Fast-release kinetics of a pH-responsive polymer detected by dynamic contact angles

Polymers conjugated with active agents have applications in biomedicine, anticorrosion, and smart agriculture. When the active agent is used as a drug, corrosion inhibitor, or pesticide, it can be released upon a specific stimulus. The efficiency and the sustainability of active agents are determined by the released kinetics. In this work, we study the fast-release kinetics of 8-hydroxyquinoline (8HQ) from a pH-responsive, random copolymer of methyl methacrylate and 8-quinolinyl-sulfide-ethyl acrylate [P(MMA- co-HQSEA)] by hydrolysis of the β-thiopropionate groups.
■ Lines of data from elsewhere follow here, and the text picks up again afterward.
### src/rtl/lif_vmem_bank.sv
// Membrane-potential register bank: async clear, one write port, two
// combinational read ports (datapath and debug).
module lif_vmem_bank #(
   parameter int N      = 8,
   parameter int IDX_W  = $clog2(N),
   parameter int VMEM_W = 16
) (
   input  logic              i_clk,
   input  logic              i_rst,
   input  logic              i_we,
   input  logic [IDX_W-1:0]  i_waddr,
   input  logic [VMEM_W-1:0] i_wdata,
   input  logic [IDX_W-1:0]  i_raddr_a,
   output logic [VMEM_W-1:0] o_rdata_a,
   input  logic [IDX_W-1:0]  i_raddr_b,
   output logic [VMEM_W-1:0] o_rdata_b
);

   logic [VMEM_W-1:0] r_mem [N];

   genvar gi;
   generate
      for (gi = 0; gi < N; gi++) begin : g_cell
         always_ff @(posedge i_clk or posedge i_rst) begin
            if (i_rst)
               r_mem[gi] <= '0;
            else if (i_we && (i_waddr == IDX_W'(gi)))
               r_mem[gi] <= i_wdata;
         end
      end
   endgenerate

   assign o_rdata_a = r_mem[i_raddr_a];
   assign o_rdata_b = r_mem[i_raddr_b];

endmodule
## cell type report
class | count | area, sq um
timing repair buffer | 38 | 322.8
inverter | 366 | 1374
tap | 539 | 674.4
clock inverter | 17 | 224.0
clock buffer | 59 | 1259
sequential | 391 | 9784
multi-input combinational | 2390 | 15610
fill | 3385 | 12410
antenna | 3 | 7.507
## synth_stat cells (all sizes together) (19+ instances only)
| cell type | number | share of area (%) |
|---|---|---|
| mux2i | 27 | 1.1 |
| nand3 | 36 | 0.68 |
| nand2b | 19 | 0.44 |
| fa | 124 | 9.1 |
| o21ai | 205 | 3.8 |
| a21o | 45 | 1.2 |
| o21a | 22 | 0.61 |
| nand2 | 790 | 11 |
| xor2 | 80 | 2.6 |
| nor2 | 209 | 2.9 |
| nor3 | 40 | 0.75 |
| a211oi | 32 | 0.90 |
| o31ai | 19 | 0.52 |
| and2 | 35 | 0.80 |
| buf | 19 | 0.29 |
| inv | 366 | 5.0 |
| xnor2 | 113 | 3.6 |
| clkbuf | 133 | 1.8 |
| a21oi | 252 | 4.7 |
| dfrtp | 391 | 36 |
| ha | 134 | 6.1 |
## src/rtl/alu_pkg.sv

```systemverilog
// Shared types for the handshaked sequential ALU: opcodes, FSM states and the flag bundle.
package alu_pkg;

  typedef enum logic [3:0] {
    OP_ADD = 4'd0,
    OP_SUB = 4'd1,
    OP_AND = 4'd2,
    OP_OR  = 4'd3,
    OP_NOT = 4'd4,
    OP_XOR = 4'd5,
    OP_SRL = 4'd6,
    OP_SLL = 4'd7,
    OP_SRA = 4'd8,
    OP_SLA = 4'd9
  } alu_op_e;

  typedef enum logic [1:0] {
    IDLE,
    SHIFT,
    DONE
  } alu_state_e;

  typedef struct packed {
    logic c;
    logic v;
    logic z;
    logic n;
  } alu_flags_t;

  function automatic logic is_shift(input logic [3:0] op);
    return op inside {OP_SRL, OP_SLL, OP_SRA, OP_SLA};
  endfunction

endpackage

```

## src/rtl/alu_seq_shifter.sv

```systemverilog
// One-bit shift step: the FSM in alu_seq applies it once per SHIFT cycle.
module alu_seq_shifter
  import alu_pkg::*;
#(
  parameter int Nbits = 5
) (
  input  logic [3:0]       mode,
  input  logic             sign_in,
  input  logic [Nbits-1:0] data_in,
  output logic [Nbits-1:0] data_out,
  output logic             bit_out,
  output logic             sign_chg
);

  always_comb begin
    data_out = {data_in[Nbits-2:0], 1'b0};
    bit_out  = data_in[Nbits-1];
    sign_chg = data_in[Nbits-1] ^ data_in[Nbits-2];
    case (mode)
      OP_SRL: begin
        data_out = {1'b0, data_in[Nbits-1:1]};
        bit_out  = data_in[0];
        sign_chg = 1'b0;
      end
      // sign_in is the original A msb, so every step refills with the same value
      OP_SRA: begin
        data_out = {sign_in, data_in[Nbits-1:1]};
        bit_out  = data_in[0];
        sign_chg = 1'b0;
      end
      default: ;
    endcase
  end

endmodule

```

## src/rtl/alu_seq.sv

```systemverilog
// Registered, handshaked ALU: single-cycle arithmetic/logic, iterative one-bit-per-cycle shifts,
// with C/V/Z/N flags registered alongside the result.
module alu_seq
  import alu_pkg::*;
#(
  parameter int Nbits = 5
) (
  input  logic             clk,
  input  logic             rst,
  input  logic             in_valid,
  output logic             in_ready,
  input  logic [3:0]       ALUop,
  input  logic [Nbits-1:0] A,
  input  logic [Nbits-1:0] B,
  output logic             out_valid,
  input  logic             out_ready,
  output logic [Nbits-1:0] OUT,
  output logic             Carry_Flag,
  output logic             Overflow_Flag,
  output logic             Zero_Flag,
  output logic             Negative_Flag
);

  localparam int SHW = $clog2(Nbits) + 1;
  localparam logic [Nbits-1:0] NB_W = Nbits[Nbits-1:0];

  alu_state_e       state_q, state_d;
  logic [3:0]       op_q, op_d;
  logic [Nbits-1:0] work_q, work_d;
  logic [Nbits-1:0] out_q, out_d;
  logic [SHW-1:0]   cnt_q, cnt_d;
  logic             sign_q, sign_d;
  logic             v_acc_q, v_acc_d;
  alu_flags_t       flags_q, flags_d;

  logic             accept;
  logic [Nbits-1:0] b_eff;
  logic [Nbits:0]   sum;
  logic [Nbits-1:0] imm_res;
  logic             imm_c, imm_v;
  logic [Nbits-1:0] sh_out;
  logic             sh_bit, sh_chg;

  alu_seq_shifter #(.Nbits(Nbits)) u_shifter (
    .mode    (op_q),
    .sign_in (sign_q),
    .data_in (work_q),
    .data_out(sh_out),
    .bit_out (sh_bit),
    .sign_chg(sh_chg)
  );

  // Single-cycle result straight from the live operands; latched only on accept.
  always_comb begin
    b_eff   = (ALUop == OP_SUB) ? ~B : B;
    sum     = {1'b0, A} + {1'b0, b_eff} + {{Nbits{1'b0}}, (ALUop == OP_SUB)};
    imm_res = '0;
    imm_c   = 1'b0;
    imm_v   = 1'b0;
    case (ALUop)
      OP_ADD, OP_SUB: begin
        imm_res = sum[Nbits-1:0];
        imm_c   = sum[Nbits];
        imm_v   = (A[Nbits-1] == b_eff[Nbits-1]) && (sum[Nbits-1] != A[Nbits-1]);
      end
      OP_AND: imm_res = A & B;
      OP_OR:  imm_res = A | B;
      OP_NOT: imm_res = ~A;
      OP_XOR: imm_res = A ^ B;
      OP_SRL, OP_SLL, OP_SRA, OP_SLA: imm_res = A;
      default: ;
    endcase
  end

  always_comb begin
    state_d = state_q;
    op_d    = op_q;
    work_d  = work_q;
    out_d   = out_q;
    cnt_d   = cnt_q;
    sign_d  = sign_q;
    v_acc_d = v_acc_q;
    flags_d = flags_q;

    in_ready = !rst && ((state_q == IDLE) || ((state_q == DONE) && out_ready));
    accept   = in_valid && in_ready;

    case (state_q)
      SHIFT: begin
        work_d  = sh_out;
        cnt_d   = cnt_q - SHW'(1);
        v_acc_d = v_acc_q | sh_chg;
        if (cnt_q == SHW'(1)) begin
          state_d   = DONE;
          out_d     = sh_out;
          flags_d.c = sh_bit;
          flags_d.v = (op_q == OP_SLA) && (v_acc_q || sh_chg);
          flags_d.z = (sh_out == '0);
          flags_d.n = sh_out[Nbits-1];
        end
      end
      DONE: if (out_ready) state_d = IDLE;
      default: ;
    endcase

    // An accept in DONE overrides the return to IDLE so back-to-back ops need no bubble.
    if (accept) begin
      op_d = ALUop;
      if (is_shift(ALUop) && (B != '0)) begin
        state_d = SHIFT;
        work_d  = A;
        sign_d  = A[Nbits-1];
        v_acc_d = 1'b0;
        cnt_d   = (B >= NB_W) ? SHW'(Nbits) : SHW'(B);
      end else begin
        state_d   = DONE;
        out_d     = imm_res;
        flags_d.c = imm_c;
        flags_d.v = imm_v;
        flags_d.z = (imm_res == '0);
        flags_d.n = imm_res[Nbits-1];
      end
    end
  end

  always_ff @(posedge clk) begin
    if (rst) begin
      state_q <= IDLE;
      op_q    <= '0;
      work_q  <= '0;
      out_q   <= '0;
      cnt_q   <= '0;
      sign_q  <= 1'b0;
      v_acc_q <= 1'b0;
      flags_q <= '0;
    end else begin
      state_q <= state_d;
      op_q    <= op_d;
      work_q  <= work_d;
      out_q   <= out_d;
      cnt_q   <= cnt_d;
      sign_q  <= sign_d;
      v_acc_q <= v_acc_d;
      flags_q <= flags_d;
    end
  end

  assign out_valid     = (state_q == DONE);
  assign OUT           = out_q;
  assign Carry_Flag    = flags_q.c;
  assign Overflow_Flag = flags_q.v;
  assign Zero_Flag     = flags_q.z;
  assign Negative_Flag = flags_q.n;

endmodule

```

## config.mk

```make
export PLATFORM = sky130hd
export DESIGN_NAME = alu_seq
export DESIGN_NICKNAME = d
export VERILOG_FILES = /design/src/rtl/alu_pkg.sv /design/src/rtl/alu_seq_shifter.sv /design/src/rtl/alu_seq.sv
export SDC_FILE = /design/constraint.sdc
export NUM_CORES = 1
export LEC_CHECK = 0
export ABC_AREA = 1
export CORE_UTILIZATION = 40
export CTS_CLUSTER_SIZE = 14
export DETAILED_ROUTE_END_ITERATION = 10
export PLACE_DENSITY = 0.68
export SYNTH_ARGS = -nofsm -noshare
export SYNTH_HDL_FRONTEND = slang
export SYNTH_SLANG_ARGS = --single-unit
export TNS_END_PERCENT = 100
```

## constraint.sdc

```tcl
create_clock -name clk -period 2.77 [get_ports clk]
set_input_delay 0.277 -clock clk [delete_from_list [all_inputs] [get_ports clk]]
set_output_delay 0.277 -clock clk [all_outputs]
set_load 0.1 [all_outputs]
```

==> summary.md <==
| Metric | Value |
|---|---|
| Critical path launch point type | `input pin` |
| Final Cycle Share | `85.9%` |
| Synthesized area per cell | `6.58 sq um` |
| Max Buffers Root-to-Sink | `2` |
| Post-route cell area | `2500 sq um` |
| Max-slew headroom | `69.2%` |
| Total GRT Usage | `21.1%` |
| P&R area growth vs syn | `18.8%` |
| Final hold violation count | `0` |
| Cell family with most CP delay | `simple AND/OR/NAND/NOR gates` |
| Min-Delay Endpoint | `sign_q` |
| Clock slew at reported path FFs | `90 ps` |
| Sink Count | `26` |
| Status | `finished clean` |
| Synth warn | `0` |
| Final Wtd Congestion | `0.906` |
| Worst path slowest cell | `clkdlybuf4s50_1` |
| First-pass DRT Iterations | `4` |
| Crit path capture type | `register` |
| Worst-Margin Slew | `461 ps` |
| Core ar. | `5070 sq um` |
| Worst hold start | `sign_q` |
| Clock Latency Late Sink | `280 ps` |
| Routed WL | `5.35 mm` |
| H-tree levels | `1` |
| FMAX | `0.420 GHz` |
| Final Max Tran Viols | `0` |
| CP Class | `in -> reg` |
| Sequential share of the synthesized area | `24.7%` |
| Die X | `74.6 um` |
| Clk_skew | `6.27 ps` |
| Post-CTS Hold Buffers | `0` |
| Post-cts resize count | `0` |
| MaxCap Viol Count | `0` |
| Crit path cell chain | `clkdlybuf4s50_1, inv_1, nor2_1, nand2_1, xor2_1, fa_1, inv_1, nand3_1, nand2_1, nand2_1, nand3_1, nand2_1, nor2_1, nand3_1, nor2_1, nor2_1, nor2_1` |
| Via density | `5.07` |
| Pleak | `1.16 nW` |
| Port Buffers | `28` |
| Inserted Diodes | `0` |
| Final TNS setup | `0 ps` |
| Critical Path RT | `2990 ps` |
| Register-to-register path setup slack | `1130 ps` |
| Post-synthesis register bit count | `26` |
| WP buf/inv | `3` |
| Total setup buffers inserted after CTS | `0` |
| Layout Nets | `389` |
| CTS tree | `done` |
| RR Endpoint | `Zero_Flag` |
| Share of layout cells above drive strength 1 | `14.4%` |
| RSZ-0062 raised after global routing | `no` |
| Post-Syn Area | `2110 sq um` |
| Die Area | `5560 sq um` |
| # setup viols final | `0` |
| Max Fanout on Critical Path | `4` |
| Remaining DRCs | `0` |
| Number of global-route vias before repair | `1933` |
| Hold depth | `2` |
| Final WS setup | `390 ps` |
| HP Class | `reg -> reg` |
| Row Count | `26` |
| Die Ht | `74.6 um` |
| Wire per inst | `12.7 um` |
| Synth unique cells | `40` |
| Critical Path Max Stage Delay | `470 ps` |
| Ports | `29` |
| Post-DP HPWL | `4.33 mm` |
| Final global-route overflow total | `0` |
| Worst-case reg-to-reg path depth | `11` |
| Critical R2R Launch | `state_q[1]` |
| Mapped Cells | `320` |
| CTS root buf | `clkbuf_8` |
| First-pass GRT wire length | `8.81 mm` |
| Place WS | `117 ps` |
| Pwr per Cell Area | `424 nW/um^2` |
| CTS buffer count | `3` |
| Critical Path AT | `2600 ps` |
| Synthesized Nets | `355` |
| Initial core utilization | `41.5%` |
| Fin crit period | `2380 ps` |
| Area after DPL | `2450 sq um` |
| Largest net degree at the start of global routing | `17` |
| Peak VDD IR | `0.194 mV` |
| Starting DRT DRC Count | `111` |
| Antenna-violating nets left | `0` |
| Most frequent CP cell | `nor2_1` |
| Via count | `2146` |
| Initial antenna violation count | `0` |
-- registers in the layout (all words and copies together), names as in the netlist --
| signal | flops |
|---|---|
| op_q | 4 |
| Zero_Flag | 1 |
| OUT | 5 |
| state_q | 2 |
| sign_q | 1 |
| Carry_Flag | 1 |
| cnt_q | 4 |
| Overflow_Flag | 1 |
| v_acc_q | 1 |
| work_q | 5 |
| Negative_Flag | 1 |
-- per-stage QoR --
stage | hold WS, ps | std cells | total power, W | utilization, %
2_1_floorplan | 401 | 320 | 0.000713 | -
3_3_place_gp | 459 | 419 | 0.000813 | 48.2
3_5_place_dp | 463 | 419 | 0.000816 | 48.2
4_1_cts | 479 | 423 | 0.00106 | 49.3
5_1_grt | 517 | 423 | 0.00113 | 49.3
6_report | 478 | 423 | 0.00106 | 49.3
-- worst min-delay path: stages (launching register included) --
cell     delay, ps
dfxtp_1        320
nand3_1         70
nand2_1         50
-- cells in the mapped netlist (all sizes together) --
| master | instances | area, sq um |
|---|---|---|
| dfxtp | 26 | 521 |
| o211ai | 3 | 27.5 |
| nor4 | 1 | 6.26 |
| a32oi | 1 | 16.3 |
| nor3 | 5 | 30.0 |
| nand4 | 3 | 18.8 |
| xor2 | 6 | 52.6 |
| nand2 | 86 | 353 |
| inv | 38 | 145 |
| buf | 6 | 51.3 |
| nand3 | 34 | 175 |
| a31o | 1 | 8.76 |
| or2 | 1 | 6.26 |
| o21ai | 26 | 134 |
| nand3b | 1 | 7.51 |
| nor3b | 1 | 7.51 |
| a21oi | 21 | 109 |
| nor2 | 34 | 159 |
| xnor2 | 2 | 17.5 |
| clkinv | 3 | 12.5 |
| fa | 1 | 20.0 |
| ha | 16 | 200 |
| a311oi | 1 | 8.76 |
| a31oi | 3 | 18.8 |
-- worst max-delay path by stage --
stage               cells past startpoint        end     start  slack, ps
finish                                 17  Zero_Flag  ALUop[0]        390
global route                           17  Zero_Flag  ALUop[0]        110
CTS                                    17  Zero_Flag  ALUop[0]        400
detailed placement                     17  Zero_Flag  ALUop[0]        120
global placement                       17  Zero_Flag  ALUop[0]        170
floorplan                               8  work_q[0]       rst        230
-- cell usage in the layout, fill, tap and decap left out, types with 9 or more instances in the layout --
master            n
o21ai_0          23
dfxtp_1          26
buf_4            18
nand2_2           9
nor2_1           29
ha_1             16
nand2_1          76
inv_1            32
clkdlybuf4s50_1  17
a21oi_1          20
nand3_1          33
-- cells by family (layout without fill, tap and decap cells) --
logic type	count (synthesis)	in the layout	synth area share (%)
compound gates	56	56	15.3
xor+xnor	8	8	3.33
fa+ha+maj	17	17	10.5
buf+inv	47	80	9.92
flops	26	26	24.7
simple gates	166	166	36.2
-- power breakdown --
part	switching [W]	internal, W	leakage [nW]
Combinational	0.000260	0.000125	0.921
Clock	0.000125	0.000128	0.0288
Sequential	0.0000220	0.000402	0.213
-- routing by layer --
metal,vias up,part of all wire (%),global-route usage (%)
met4,0,4.2,12.8
met2,63,44,34.0
met5,-,0,0
met1,942,47,26.5
met3,19,4.7,2.98
li1,1122,-,-
-- area by class of cell --
cell class / instances / area [sq um]
clock buffer: 4 / 55.1
fill: 538 / 2570
inverter: 41 / 158
multi-input combinational: 247 / 1380
sequential: 26 / 520
tap: 70 / 87.6
timing repair buffer: 35 / 305
Note: power is estimated with default switching activity, not from simulation.
==> variant 1 (same flow settings) <==
Take the reset off `op_q` and load it in a clocked block of its own.
--- a/src/rtl/alu_seq.sv
+++ b/src/rtl/alu_seq.sv
@@ -126,7 +126,6 @@
   always_ff @(posedge clk) begin
     if (rst) begin
       state_q <= IDLE;
-      op_q    <= '0;
       work_q  <= '0;
       out_q   <= '0;
       cnt_q   <= '0;
@@ -135,7 +134,6 @@
       flags_q <= '0;
     end else begin
       state_q <= state_d;
-      op_q    <= op_d;
       work_q  <= work_d;
       out_q   <= out_d;
       cnt_q   <= cnt_d;
@@ -143,6 +141,10 @@
       v_acc_q <= v_acc_d;
       flags_q <= flags_d;
     end
+  end
+
+  always_ff @(posedge clk) begin
+    op_q <= op_d;
   end
 
   assign out_valid     = (state_q == DONE);
Function: no difference found for any inputs over 10 cycles, from zero or initial values and one cycle with rst high; that may be too few to reach the edited logic, so the function may still have changed.
==> variant 1 against the unedited design <==
Die area down 1.3%; area after synthesis down 1.4%; power down 7.2%; register-to-register slack better by 0.07 ns; cell area up 0.50%; worst setup slack worse by 0.049 ns; wire length down 6.7%; sequential cell count unchanged; critical path type unchanged; largest cell class unchanged; highest routed layer unchanged.
==> variant 1: results (changes against the unedited design) <==
| Metric | Value |
|---|---|
| Status | finished clean (unchanged) |
| Post-synth EDFFs | 4 (was 0) |
| Global-route wire length before repair | 8.45 mm (was 8.81 mm) |
| Cell family with most CP delay | simple AND/OR/NAND/NOR gates (unchanged) |
| Post-synth top cells | nand2_1, inv_1, nor2_1, nand3_1, dfxtp_1 (was nand2_1, nand3_1, inv_1, nor2_1, dfxtp_1) |
| Vias in the first global route | 1832 (was 1933) |
| Syn_nets | 342 (was 355) |
| Max VDD drop | 170 uV (was 194 uV) |
| Yosys cell types | 35 (was 40) |
| Global-route usage over all layers | 0.199 (was 0.211) |
| R2r worst-path depth | 9 (was 11) |
| GPL Wtd Cong | 0.875 (was 0.906) |
| Hold_sp | v_acc_q$_SDFF_PP0_ (was sign_q$_SDFFE_PP0P_) |
| Detailed-route wire length per cell | 12.1 um (was 12.7 um) |
| DRT iter0 DRCs | 134 (was 111) |
| Share of layout cells above drive strength 1 | 0.140 (was 0.144) |
| CP Max Fanout | 8 (was 4) |
| Fillcell total | 479 (was 538) |
| Hold slack | 0.473 ns (was 0.478 ns) |
| Clock latency on the worst-skew pair | 0.27 ns |
| Hold Path End | v_acc_q$_SDFF_PP0_ (was sign_q$_SDFFE_PP0P_) |
| Largest net degree at the start of global routing | 15 (was 17) |
| Final net count | 380 (was 389) |
| Post-CTS setup buffers | 0 (unchanged) |
| Clk root buf | clkbuf_8 (unchanged) |
| Pre-CTS WS | 0.0853 ns (was 0.117 ns) |
| H-tree depth | 1 (unchanged) |
| Max stage delay on crit path | 0.43 ns (was 0.47 ns) |
| Reg2reg end | OUT[4]$_SDFF_PP0_ (was Zero_Flag$_SDFF_PP0_) |
| Worst Skew | 0.00172 ns (was 0.00627 ns) |
| ANT cells | 0 (unchanged) |
| Initial antenna violation count | 0 (unchanged) |
| Top cells by area, synth | dfxtp_1, nand2_1, ha_1, inv_1, nand3_1 (was dfxtp_1, nand2_1, ha_1, nand3_1, inv_1) |
| Sequential share of the synthesized area | 0.270 (was 0.247) |
| Via count | 2001 (was 2146) |
| Dpl hpwl | 4.01 mm (was 4.33 mm) |
| Worst slew pin tran | 0.384 ns (was 0.461 ns) |
| Critical R2R Launch | op_q[3]$_DFFE_PP_ (was state_q[1]$_SDFFE_PP0P_) |
| LEAKAGE | 1.16 nW (about the same) |
| R2R setup slack | 1.20 ns (was 1.13 ns) |
| Switching power | 359 uW (was 407 uW) |
[variant 1: cell types whose count changed after synthesis, sizes merged, moves of 6 or more]
| cell | delta |
|---|---|
| a211oi | +6 |
| inv | +10 |
| nand4 | +6 |
| o21ai | -15 |
[variant 1: how the worst max path moves through the flow]
| stage | startpoint | endpoint | slack [ns] | cells after the start |
|---|---|---|---|---|
| after floorplan | state_q[1]$_SDFFE_PP0P_ | state_q[1]$_SDFFE_PP0P_ | 0.49 | 4 |
| after global placement | ALUop[2] | Zero_Flag$_SDFF_PP0_ | 0.12 | 16 |
| after detailed placement | ALUop[2] | Zero_Flag$_SDFF_PP0_ | 0.09 | 16 |
| after CTS | ALUop[2] | Zero_Flag$_SDFF_PP0_ | 0.36 | 16 |
| after global routing | ALUop[2] | Zero_Flag$_SDFF_PP0_ | 0.08 | 16 |
| final | ALUop[2] | Zero_Flag$_SDFF_PP0_ | 0.34 | 16 |
[variant 1: worst min-delay path, cell delays in order (launching register included)]
cell and delay (ns):
dfxtp_1 0.30, inv_1 0.07, a21oi_1 0.06
[variant 1: layout make-up]
type / count / share of cell area
multi-input combinational: 230 / 0.524
sequential: 26 / 0.223
timing repair buffer: 36 / 0.129
inverter: 48 / 0.0726
tap: 67 / 0.0333
clock buffer: 4 / 0.0179
[variant 1: cells by family (layout without fill, tap and decap cells)]
| logic type | Yosys count | count (layout) | share of synthesized area |
|---|---|---|---|
| AO/OA/AOI/OAI | 42 | 42 | 0.127 |
| flip-flops | 26 | 26 | 0.270 |
| XOR/XNOR | 10 | 10 | 0.0422 |
| buffers and inverters | 51 | 88 | 0.0958 |
| AND/OR/NAND/NOR | 161 | 161 | 0.360 |
| adder cells (fa/ha/maj) | 17 | 17 | 0.106 |
[variant 1: layer usage]
metal | vias to the layer above | global-route usage | share of wire
li1 | 1077 | - | -
met1 | 877 | 0.265 | 0.48
met2 | 41 | 0.335 | 0.48
met3 | 6 | 0.0244 | 0.027
met4 | 0 | 0.0598 | 0.014
met5 | - | 0 | 0
[variant 1: power groups by stage]
stage               Sequential [mW]  Clock [mW]  Combinational [mW]
floorplan                     0.471           0               0.197
global placement              0.428           0               0.340
detailed placement            0.429           0               0.343
CTS                           0.420       0.227               0.344
global route                  0.423       0.243               0.379
finish                        0.420       0.221               0.344
[variant 1: through the flow]
stage	cells	area (um^2)	total power, mW	util
2_1_floorplan	307	2080	0.668	-
3_3_place_gp	407	2470	0.769	0.509
3_5_place_dp	407	2470	0.772	0.509
4_1_cts	411	2510	0.991	0.519
5_1_grt	411	2510	1.05	0.519
6_report	411	2510	0.985	0.519
==> variant 2 (config.mk and constraints unchanged) <==
Without the edit above. `Nbits` is set to 5 in 2 places; all go to 10.
--- a/src/rtl/alu_seq_shifter.sv
+++ b/src/rtl/alu_seq_shifter.sv
@@ -2,7 +2,7 @@
 module alu_seq_shifter
   import alu_pkg::*;
 #(
-  parameter int Nbits = 5
+  parameter int Nbits = 10
 ) (
   input  logic [3:0]       mode,
   input  logic             sign_in,
--- a/src/rtl/alu_seq.sv
+++ b/src/rtl/alu_seq.sv
@@ -3,7 +3,7 @@
 module alu_seq
   import alu_pkg::*;
 #(
-  parameter int Nbits = 5
+  parameter int Nbits = 10
 ) (
   input  logic             clk,
   input  logic             rst,
Ports: changed (resized A, B and OUT); port bits go from 29 to 44. No check against the original RTL was run, so the function may have changed too.
==> variant 2 against the unedited design <==
Global-route usage is 1.9 points higher; area after synthesis rose by 56%; worst setup slack got worse by 0.21 ns; cell area increased by 66%; highest routed layer unchanged; non-clock buffer count up 46; wire length is 81% higher; largest cell class unchanged; power up 61%; sequential cell count grew 11; critical endpoint unchanged.
==> variant 2: results (changes against the unedited design) <==
| Metric | Value |
|---|---|
| Sequential share of the synthesized area | 0.225 (was 0.247) |
| Worst setup path start | ALUop[1] (was ALUop[0]) |
| Yosys cell types | 38 (was 40) |
| Relative slew margins | 0.626 (was 0.692) |
| Top cells by area, synth | dfxtp_1, nand2_1, ha_1, inv_1, o21ai_0 (was dfxtp_1, nand2_1, ha_1, nand3_1, inv_1) |
| Final net count | 651 (was 389) |
| Dpl hpwl | 7.78 mm (was 4.33 mm) |
| LEAKAGE | 1.97 nW (was 1.16 nW) |
| Pre-CTS WS | -0.268 ns (was 0.117 ns) |
| Global-route usage over all layers | 0.230 (was 0.211) |
| IO Port Bufs | 43 (was 28) |
| Post-layout min period | 2.59 ns (was 2.38 ns) |
| H-tree depth | 2 (was 1) |
| DRT Wirelength | 9.67 mm (was 5.35 mm) |
| Syn_nets | 577 (was 355) |
| Cells after DPL | 684 (was 419) |
| DRT iter0 DRCs | 195 (was 111) |
| Vias in the first global route | 3325 (was 1933) |
| CTS Buf Count | 5 (was 3) |
| Via density | 5.27 (was 5.07) |
| Worst Skew | 0.00395 ns (was 0.00627 ns) |
| Max stage delay on crit path | 0.43 ns (was 0.47 ns) |
| PwrDens | 410 mW/mm^2 (was 424 mW/mm^2) |
| Share of layout cells above drive strength 1 | 0.163 (was 0.144) |
| Switching power | 654 uW (was 407 uW) |
| Status | finished clean (unchanged) |
## variant 2: logic make-up after synthesis
| logic type | synth area share |
|---|---|
| buffers and inverters | 0.105 |
| DFF | 0.225 |
| xor gates and xnor gates | 0.0347 |
| adders and majority gates | 0.132 |
| and+or+nand+nor | 0.304 |
| AOI/OAI and AO/OA | 0.199 |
We used contact angle measurements of sliding drops as an elegant way to characterize the release kinetics. Based on the results gained from 1H nuclear magnetic resonance measurement, fluorescent intensity measurement, and velocity-dependent contact angle measurement, we found that both the hydrolysis rate and polymer conformation affect the release kinetics of 8HQ from a P(MMA- co-HQSEA) film. Polymer chains collapse and further suppress the release from the inner layer in acidic conditions, while polymer chains in a stretched condition further facilitate the release from the inner layer. As a result, the cumulative release rate of 8HQ is higher in the basic condition than in the acidic condition.